Dheeraj Pandey, co-founder and CEO of Nutanix, to step down

Dheeraj Pandey announced plans to retire as CEO of Nutanix upon the selection and appointment of the company’s next CEO.

“Co-founding and leading Nutanix for the last 11 years has been the single most rewarding experience of my professional career. Guided by a vision of making IT infrastructure so simple that it becomes invisible, our team has built Nutanix into a leader in cloud software and a pioneer in hybrid cloud infrastructure solutions,” said Pandey. “With our strong fourth quarter financial results, 29 percent growth in year-over-year run-rate ACV, a delightful software stack, and our recent launch of Nutanix Clusters on AWS bare metal, Nutanix is well positioned for the future. In addition, the $750 million investment from Bain Capital Private Equity announced today underscores the strength of our business and ensures a strong financial foundation to capitalize on the significant opportunities ahead. I am confident there is no better time for me to make this transition to a new leader who can guide Nutanix through its next decade of growth and success.”

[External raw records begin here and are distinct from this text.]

$ cat src/rtl/hps_ctrl.sv
// Sequencer controller: execute, then expand and start as needed, then result.
module hps_ctrl
    import hps_pkg::*;
(
    input  logic    i_clk,
    input  logic    i_rst_n,
    input  logic    i_in_valid,
    input  t_status i_status,
    output logic    o_in_ready,
    output t_cmd    o_cmd
);

    t_state r_state;
    t_state n_state;

    // State register
    always_ff @(posedge i_clk) begin
        if (!i_rst_n) begin
            r_state <= S_IDLE;
        end else begin
            r_state <= n_state;
        end
    end

    // Next state
    always_comb begin
        n_state = r_state;
        unique case (r_state)
            S_IDLE: begin
                if (i_in_valid) n_state = S_EXEC;
            end
            S_EXEC: begin
                if (i_status.is_tick) begin
                    n_state = (i_status.running && i_status.tick_done) ? S_START_CHK
                                                                       : S_RESULT;
                end else begin
                    n_state = i_status.is_last ? S_EXP_RD : S_RESULT;
                end
            end
            S_EXP_RD: begin
                n_state = i_status.exp_done ? S_START_CHK : S_EXP_PUSH;
            end
            S_EXP_PUSH: begin
                n_state = S_EXP_RD;
            end
            S_START_CHK: begin
                n_state = (!i_status.running && i_status.q_nonempty) ? S_POP : S_RESULT;
            end
            S_POP: begin
                n_state = S_RESULT;
            end
            S_RESULT: begin
                if (i_status.out_free) n_state = S_IDLE;
            end
            default: n_state = S_IDLE;
        endcase
    end

    // Commands
    always_comb begin
        o_cmd      = '0;
        o_in_ready = 1'b0;
        unique case (r_state)
            S_IDLE: begin
                o_in_ready     = 1'b1;
                o_cmd.capture  = i_in_valid;
            end
            S_EXEC: begin
                o_cmd.exec = 1'b1;
            end
            S_EXP_RD: begin
                o_cmd.exp_finish = i_status.exp_done;
                o_cmd.exp_read   = !i_status.exp_done;
            end
            S_EXP_PUSH: begin
                o_cmd.exp_push = 1'b1;
            end
            S_START_CHK: begin
                o_cmd.pop_read = !i_status.running && i_status.q_nonempty;
            end
            S_POP: begin
                o_cmd.pop_load = 1'b1;
            end
            S_RESULT: begin
                o_cmd.load_out = i_status.out_free;
            end
            default: ;
        endcase
    end

endmodule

“Silicon Valley’s history is filled with storied founders and legendary visionaries and Dheeraj Pandey has earned a place among them,” said Ravi Mhatre, Lead Independent Director. “On behalf of the entire Board, I thank Dheeraj for his vision and invaluable contributions, which have enabled Nutanix to grow from a simple idea to the market leader and successful company it is today. We support his decision to begin another chapter and deeply appreciate that he will continue to lead the management team until a successor has been appointed.”